Independent private schools in Australia

Steiner Schools Australia refers to the independent, private body of kindergarten, primary and secondary schools based on the Waldorf education system across Australia. Steiner Education operates in over 50 locations across the various states and territories in Australia, providing educational playgroups, kindergartens, primary schools and comprehensive K-12 school programs. Steiner Education is recognised by the Australian Curriculum Assessment and Reporting Authority (ACARA) as an ‘alternative’ form of education and operates mainly within private independent schools with a small presence within public schools as Steiner streams. Steiner schools in Australia are represented by Steiner Education Australia, a not-for-profit organisation. Steiner Education has also attracted debate and criticism for its similarities to religious forms of education from the various states and territories.

== Overview ==

In Australia there are 62 Steiner schools with a total enrolment of 11,391 students. The mean number of students per school is 184. There are Steiner schools in all six Australian states: (New South Wales, n=21; Victoria, n=16; Queensland, n=8; Western Australia, n=8; South Australia, n=4; Tasmania, n=2), and in the two territories (Northern Territory, n=2; Australian Capital Territory, n=1).

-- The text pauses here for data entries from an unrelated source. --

==> design/flow/design.v <==
module first_counter (
clock ,  
reset ,  
enable ,  
counter_out  
);  
input clock ;
input reset ;
input enable ;
output [3:0] counter_out ;
wire clock ;
wire reset ;
wire enable ;
reg [3:0] counter_out ;
always @ (posedge clock)
begin : COUNTER  
if (reset == 1'b1) begin
counter_out <= #1 4'b0000;
end
else if (enable == 1'b1) begin
counter_out <= #1 counter_out + 1;
end
end  
endmodule  
==> design/flow/run.sh <==
#!/bin/bash
# OpenROAD 26Q1-2900-gdf79404cd8, Yosys 0.63+post, stock flow scripts
make -C /OpenROAD-flow-scripts/flow DESIGN_CONFIG=/design/flow/config.mk WORK_HOME=/design/flow/orfs finish
==> design/flow/config.mk <==
export PLATFORM = sky130hd
export DESIGN_NAME = first_counter
export DESIGN_NICKNAME = first_counter
export VERILOG_FILES = /design/flow/design.v
export SDC_FILE = /design/flow/constraint.sdc
export NUM_CORES = 4
export LEC_CHECK = 1
export CORE_AREA = 10 10 70 70
export DIE_AREA = 0 0 80 80
==> design/flow/constraint.sdc <==
current_design first_counter

set clk_period 1.7
set clk_io_pct 0.2

create_clock -name clk0 -period $clk_period [get_ports {clock}]

set non_clock_inputs [all_inputs -no_clocks]
set_input_delay [expr $clk_period * $clk_io_pct] -clock clk0 $non_clock_inputs
set_output_delay [expr $clk_period * $clk_io_pct] -clock clk0 [all_outputs]
==> run_results.csv <==
group,metric,value,unit
run_status,status,"finished clean",
final_layout,mostFrequentLayoutCell,"clkdlybuf4s50_1",
logic_synthesis,ys_types,11,
route,wl_met2,146,um
route,met1Wirelength,224,um
floorplan,die_area,6400,um^2
clocking,clk_latency,0.23,ns
placement,dpl_cell_area,297,um^2
route,dr_total_vias,139,
sta,fmax,681,MHz
sta,finalSetupViolations,0,
sta,worstMarginPinSlew,0.251,ns
clocking,cts_setup_buffers,0,
route,n_antenna_cell,0,
setup_path,worstSetupEndpointType,"primary output",
floorplan,die_height,80,um
job,warnings,25,
final_layout,biggestRegsByFlops,"counter_out: 4 flops",
final_layout,regMostFlops,"counter_out",
floorplan,core,3420,um^2
final_layout,largest_reg_flops,4,
job,maxCapViolCount,0,
power,leakage,0.000120,uW
sta,slew_headroom,83.2,%
global_route,gr-usage-all-layers,1.76,%
global_route,grt_overflow_total,0,
floorplan,initCoreUtil,5.24,%
placement,gp_congestion,0.647,
route,wl,470,um
route,drc,0,
sta,rsz0062_at_grt,"false",
sta,fin_crit_sh,86.3,%
clocking,cts_htree_levels,1,
placement,portBuffers,6,
floorplan,rows,21,
logic_synthesis,syn_area_per_cell,11.2,um^2
logic_synthesis,syn_inst,16,
final_layout,final_layout_size_suffix_gt1_share,24.0,%
setup_path,path_class,"reg2out",
logic_synthesis,netlist_area,179,um^2
logic_synthesis,yosysCellCount,16,
logic_synthesis,ys_seq_share,44.8,%
clocking,clk_path_buf_depth,2,
clocking,cts-resized-gates,0,
route,ant_nets,0,
clocking,cts_buffers,3,
logic_synthesis,top_area_cell,"dfxtp_1",
logic_synthesis,yosys_warnings,1,
logic_synthesis,top_cell_area_share,44.8,%
clocking,clkTransAtPathRegs,0.04,ns
final_layout,area_growth,78.3,%
power,peakVddDrop,0.213,mV
route,routed_via_density,1.96,
route,avgRoutedWirePerCell,6.62,um
setup_path,cpPeakStageDelay,0.50,ns
sta,setup_tns,0,ns
setup_path,crit_arrival,1.13,ns
sta,period_minus_slack,1.47,ns
hold_path,min_path_type,"reg2reg",
global_route,grt_pass1_vias,161,
logic_synthesis,topCellsByArea,"dfxtp_1 (45%), mux2_4 (8.4%), ha_1 (7.0%), nand4_2 (7.0%), nor2_1 (6.3%)",
setup_path,crit_path_start_kind,"flip-flop",
global_route,grt_first_pass_wirelength,834,um
setup_path,crit_family,"buffers and inverters",
setup_path,cp.required,1.36,ns
final_layout,fin_area,319,um^2
setup_path,path_buffers,1,
clocking,clock-root-buffer,"clkbuf_4",
clocking,cts_tree,"built",
global_route,antenna_found_initial,0,
sta,hold_violations,0,
setup_path,crit_path_cell_trace,"clkdlybuf4s50_1",
setup_path,cp_max_fo,4,
logic_synthesis,ys_area,179,um^2
global_route,grt_start_max_net_pins,6,
power,p_per_area,781,nW/um^2
setup_path,slowest_stage,"clkdlybuf4s50_1",
logic_synthesis,ys.flops,4,
clocking,clock_sinks,4,
sta,fin_skew,0.00331,ns
sta,slew_violations,0,
route,top_layer,"met3",
route,firstDrtPassIters,2,
route,wl_met3,100,um
clocking,hold_buffers,0,
floorplan,chipWidth,80,um
floorplan,ios,7,
route,drt-initial-drc-count,12,
final_layout,lay_top_cells,"clkdlybuf4s50_1 (6), dfxtp_1 (4), nor2_1 (3), clkbuf_4 (3)",
-- kinds of logic after synthesis --
| family | after synthesis | share of synthesized area (%) |
|---|---|---|
| AND/OR/NAND/NOR | 6 | 21.0 |
| flip-flops | 4 | 44.8 |
| AND-OR/OR-AND | 2 | 8.39 |
| multiplexers | 2 | 14.0 |
| XOR/XNOR | 1 | 4.90 |
| adder cells (fa/ha/maj) | 1 | 6.99 |
-- layer usage --
| metal | vias up | global-route usage (%) |
|---|---|---|
| li1 | 74 | - |
| met1 | 56 | 2.19 |
| met2 | 9 | 1.85 |
| met3 | 0 | 2.16 |
| met4 | 0 | 0.176 |
| met5 | - | 0 |
-- layout make-up --
| class | count | area [um^2] |
|---|---|---|
| fill | 401 | 3100 |
| multi-input combinational | 12 | 98.8 |
| sequential | 4 | 80.1 |
| timing repair buffer | 6 | 60.1 |
| tap | 46 | 57.6 |
| clock buffer | 3 | 22.5 |
-- Yosys cell counts --
library cell  n
a21bo_2       1
a21oi_1       1
dfxtp_1       4
ha_1          1
mux2_4        1
mux2i_1       1
nand3b_1      1
nand4_2       1
nor2_1        3
nor2b_1       1
xnor2_1       1
-- per-stage QoR --
step / setup slack, ns / hold WS [ns] / cells / total power, uW / util [%]
after floorplan: 0.813 / 0.409 / 16 / 116 / -
after global placement: 0.188 / 0.553 / 68 / 137 / 8.68
after detailed placement: 0.195 / 0.567 / 68 / 137 / 8.68
after CTS: 0.210 / 0.577 / 71 / 256 / 9.34
after global routing: 0.144 / 0.620 / 71 / 271 / 9.34
final: 0.232 / 0.572 / 71 / 249 / 9.34
-- path summary, 6_finish.rpt --
check,to,from,slack (ns),cells past startpoint
worst max-delay path,counter_out[0],counter_out[0],0.23,1
worst min-delay path,counter_out[3],counter_out[3],0.57,2
worst max register to register,counter_out[1],counter_out[0],0.74,3
worst min register to register,counter_out[3],counter_out[3],0.57,2
-- power by group --
group / total [uW] / switching [uW] / internal [uW]
clock network: 114 / 35.1 / 78.7
logic: 29.4 / 10.1 / 19.2
registers: 106 / 6.41 / 99.7
total: 249 / 51.6 / 198
Power figures rest on the tool's default switching activity, not on a simulated workload.
[/design/flow/design.v]
module fsm_clock
(
	clk_i,
	r_i,
	c025_o,
	c05_o,
	c1_o,
	c2_o
);
localparam integer DIV_025 = 199_999_999;
localparam integer DIV_05 = 99_999_999;
localparam integer DIV_1 = 49_999_999;
localparam integer DIV_2 = 24_999_999;
input wire clk_i,r_i;
output reg c025_o,c05_o,c1_o,c2_o;
reg [31:0]contador_025=0;
reg [31:0]contador_05=0;
reg [31:0]contador_1=0;
reg [31:0]contador_2=0;
always @(posedge clk_i or posedge r_i)begin
	if(r_i == 1'b1)begin
		contador_025 <=0;
		contador_05  <=0;
		contador_1 	 <=0;
		contador_2	 <=0;
		c025_o		 <=0; 
		c05_o			 <=0;
		c1_o         <=0;
		c2_o         <=0;
	end
	else begin
		contador_025 <= contador_025 + 1;
		contador_05 <= contador_05 + 1;
		contador_1 <= contador_1 + 1;	
		contador_2 <= contador_2 + 1;
		if(DIV_025 == contador_025)begin
				contador_025 <= 0;
				c025_o <= ~c025_o;
		end 
		if(DIV_05 == contador_05)begin
				contador_05 <= 0;
				c05_o <= ~c05_o;
		end 
		if(DIV_1 == contador_1)begin
				contador_1 <= 0;
				c1_o <= ~c1_o;
		end 
		if(DIV_2 == contador_2)begin
				contador_2 <= 0;
				c2_o <= ~c2_o;
		end 
	end
end
endmodule
==> /design/flow/design.v <==
module reg_user
(
	clk_i,
	r_i,
	e_i,
	data_i,
	q_o
);
localparam N = 64;
input clk_i,r_i,e_i;
input [N-1:0]data_i;
output reg [N-1:0]q_o;
always@(posedge clk_i or posedge r_i)begin
	if(r_i) begin
		q_o <= 64'b0;
	end 
	else if (e_i) begin
		q_o <= data_i;
end
end
endmodule
==> /design/flow/run.sh <==
#!/bin/bash
# OpenROAD 26Q1-2900-gdf79404cd8, Yosys 0.63+post, stock flow scripts
make -C /OpenROAD-flow-scripts/flow DESIGN_CONFIG=/design/flow/config.mk WORK_HOME=/design/flow/orfs finish
==> /design/flow/config.mk <==
export PLATFORM = sky130hd
export DESIGN_NAME = reg_user
export DESIGN_NICKNAME = reg_user
export VERILOG_FILES = /design/flow/design.v
export SDC_FILE = /design/flow/constraint.sdc
export NUM_CORES = 4
export LEC_CHECK = 1
export CORE_UTILIZATION = 30
==> /design/flow/constraint.sdc <==
current_design reg_user

set clk_period 1.1
set clk_io_pct 0.2

create_clock -name clk0 -period $clk_period [get_ports {clk_i}]

set non_clock_inputs [all_inputs -no_clocks]
set_input_delay [expr $clk_period * $clk_io_pct] -clock clk0 $non_clock_inputs
set_output_delay [expr $clk_period * $clk_io_pct] -clock clk0 [all_outputs]
==> results.sh <==
# flow metrics
export IMPL_status="completed"
export IMPL_holdCritPathClass="input pin to register"
export IMPL_cts_buffer_depth=2
export IMPL_cp_slowest_cell="dfrtp_1"
export IMPL_top_register="q_o"
export IMPL_vias=1645
export IMPL_cts_htree_levels=3
export IMPL_antenna_found_initial=0
export IMPL_cts_tree="done"
export IMPL_synthCells=136
export IMPL_crit_type="register to output pin"
export IMPL_cts_sinks=64
export IMPL_finalSetupViolations=0
export IMPL_setup_ws_ns=0.0411
export IMPL_yosysWarnings=1
export IMPL_design_area_mm2=0.00405
export IMPL_worst_path_stages=1
export IMPL_setup_worst_path_start_class="register"
export IMPL_ioPinCount=131
export IMPL_warnings=26
export IMPL_die_width_um=96.6
export IMPL_grt_total_usage_pct=12.3
export IMPL_slew_headroom_pct=87.9
export IMPL_drv_slew=0
export IMPL_syn_to_final_growth_pct=51.1
export IMPL_wl_met3_um=583
export IMPL_dr_max_layer_used="met4"
export IMPL_irDropWorstVdd_mv=0.674
export IMPL_syn_area_per_cell_um2=19.7
export IMPL_grt_max_degree=33
export IMPL_insertedDiodeCount=0
export IMPL_p_leak_nw=1.97
export IMPL_top_area_cell="dfrtp_1"
export IMPL_cts_root_buf="clkbuf_8"
export IMPL_antenna_left=0
export IMPL_synth_flops=64
export IMPL_p_total_mw=5.78
export IMPL_fill_cells=806
export IMPL_place_gp_congestion=0.738
export IMPL_wl_met1_mm=2.63
export IMPL_drt_initial_drc_count=23
export IMPL_maxCapViolations=0
export IMPL_placedCellCount=374
export IMPL_place_hpwl_mm=4.00
export IMPL_fin_crit_sh_pct=96.3
export IMPL_port_buffers=130
export IMPL_hold_viol=0
export IMPL_ys_area_mm2=0.00268
export IMPL_yosys_cell_types_count=6
export IMPL_firstDrtPassIters=2
export IMPL_path_delay_family="flip-flops"
export IMPL_wl_per_cell_um=14.3
export IMPL_reg2regPathDepth=2
export IMPL_period_needed_ns=1.06
export IMPL_fp_util_pct=30.9
export IMPL_ys_cells=136
export IMPL_utilization_pct=46.7
export IMPL_endpoint_kind="output pin"
export IMPL_timing_critical_path_buf_inv=1
export IMPL_skew_ns=0
export IMPL_final_cell_count_no_fill=396
export IMPL_totalWireLength_mm=5.67
export IMPL_std_cell_rows=34
export IMPL_cp_max_fo=2
export IMPL_grt_pass1_vias=1613
export IMPL_ys_seq_share_pct=59.7
export IMPL_grt_pass1_wl_mm=8.40
export IMPL_dp_slack_ns=0.0276
export IMPL_hold_depth=2
export IMPL_clock_latency_ns=0.32
export IMPL_largest_reg_flops=64
export IMPL_crit_chain="buf_2"
export IMPL_layout_drive_gt1_share_pct=55.2
export IMPL_clk_pin_slew_ns=0.07
export IMPL_core_area_mm2=0.00868
export IMPL_die_height_um=96.6
export IMPL_arrival_ns=0.84
export IMPL_met2_wirelength_mm=2.39
export IMPL_drc=0
export IMPL_chipArea_mm2=0.00932
export IMPL_area_leaders="dfrtp_1, mux2_4, buf_12, mux2_2, buf_6"
export IMPL_clock_fmax_mhz=944
export IMPL_routed_via_density=4.15
export IMPL_max_stage_delay_ns=0.39
export IMPL_r2r_slack_ns=0.23
export IMPL_tightest_slew_ns=0.182
export IMPL_crit_required_ns=0.88
export IMPL_place_area_mm2=0.00412
export IMPL_powerDensity_mw_per_mm2=1430
export IMPL_syn_area_mm2=0.00268
export IMPL_rsz0062_at_grt="true"
export IMPL_hold_buffers=0
export IMPL_reg_largest_list="q_o x64"
export IMPL_grt_ovfl_total=0
export IMPL_top_cell_area_share_pct=59.7
export IMPL_cts_buffers=9
[metrics by stage]
step | TNS (ns) | hold WS, ns
final | 0 | 0.292
after global routing | -0.0208 | 0.295
after CTS | 0 | 0.273
after detailed placement | 0 | 0.492
after global placement | 0 | 0.492
after floorplan | 0 | 0.351
[metal layers]
| metal | up-vias | track usage (%) |
|---|---|---|
| met4 | 0 | 2.21 |
| met3 | 7 | 5.01 |
| met1 | 794 | 19.9 |
| met2 | 77 | 16.1 |
| met5 | - | 0 |
| li1 | 767 | - |
[power by group]
part           total, mW  internal (mW)  switching [mW]
registers           2.71           2.59           0.121
clock network       2.06           1.21           0.850
logic               1.01          0.760           0.250
[final cells by class]
class,count,area [um2],share of cell area [%]
Clock buffer,12,165,4.07
Clock inverter,3,40.0,0.988
Inverter,1,7.51,0.185
Multi-Input combinational cell,64,946,23.3
Sequential cell,64,1600,39.5
Tap cell,108,135,3.33
Timing Repair Buffer,144,1160,28.6
[cells in the mapped netlist]
cell type,count
buf_6,1
mux2_2,4
inv_1,1
buf_12,6
dfrtp_1,64
mux2_4,60
[final timing paths]
kind / startpoint / endpoint
max: q_o[47]$_DFFE_PP0P_ / q_o[47]
min in group asynchronous: r_i / q_o[7]$_DFFE_PP0P_
max in group asynchronous: r_i / q_o[3]$_DFFE_PP0P_
min reg2reg: q_o[2]$_DFFE_PP0P_ / q_o[2]$_DFFE_PP0P_
min: e_i / q_o[26]$_DFFE_PP0P_
max reg2reg: q_o[56]$_DFFE_PP0P_ / q_o[56]$_DFFE_PP0P_
[layout by cell type, fill, tap and decap left out]
cell type,Yosys,final
clkinv_2,0,2
buf_2,0,62
mux2_2,4,4
bufinv_16,0,1
clkinvlp_4,0,1
mux2_4,60,60
clkbuf_8,0,12
buf_12,6,6
buf_4,0,9
clkdlybuf4s50_1,0,65
clkbuf_2,0,2
dfrtp_1,64,64
[kinds of logic after synthesis]
family / count (synthesis) / synth area share [%]
buf+inv: 8 / 5.04
mux: 64 / 35.3
flops: 64 / 59.7
[timing repair]
item	in CTS	in global routing
buffers inserted	5	2
pin swaps	0	0
setup endpoints to repair	64	9
gates resized	192	2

One third of Steiner schools in Australia offer the full range of primary plus secondary classes (i.e. K-12) (n-21); a further third of Steiner schools offer the full range of primary classes (i.e. K-6) (n=21); a final third of Steiner school (n=20) offer some other variation of classes.

Of the 62 Steiner schools in Australia, 41 bear the name ‘Steiner’ (n=34) or ‘Rudolf Steiner’ (n=7); a small number bear the name ‘Waldorf’ (n=4); some others are not differentiated by either ‘Steiner’ nor ‘Waldorf’ (n=8); in addition, some State schools offer a ‘Steiner stream’ nested within a government school (n=9).

== Origins and History ==

=== Origin of Steiner Education ===

Dr Rudolf Steiner (1861-1925) and Emil Molt (1876-1936) jointly founded the original Waldorf School in Stuttgart, Germany in 1919 in the midst of the turmoil of post-WWI Germany. Rudolf Steiner provided the pedagogy and Emil Molt provided the funds.

The Stuttgart school was the prototype for a new alternative education movement, viz. Waldorf education. Since then, Steiner schools (aka Waldorf schools) have proliferated across the globe, with 3142 schools and
kindergartens in 74 countries.

=== Foundations ===
The growth of the Waldorf movement in the Australian context originated from the influence of key members involved with the Anthroposophical Society of Australia. In the 1920-40s, networking and interaction between members within the Anthroposophical Society brought about growth and interest in the implementation of the Waldorf philosophy into the Australian context. Early members of the Society were involved in small grassroots movements that were passed onto other individuals through word of mouth, who in turn shared their interests and enthusiasm of Rudolf Steiner values with more individuals through word of mouth.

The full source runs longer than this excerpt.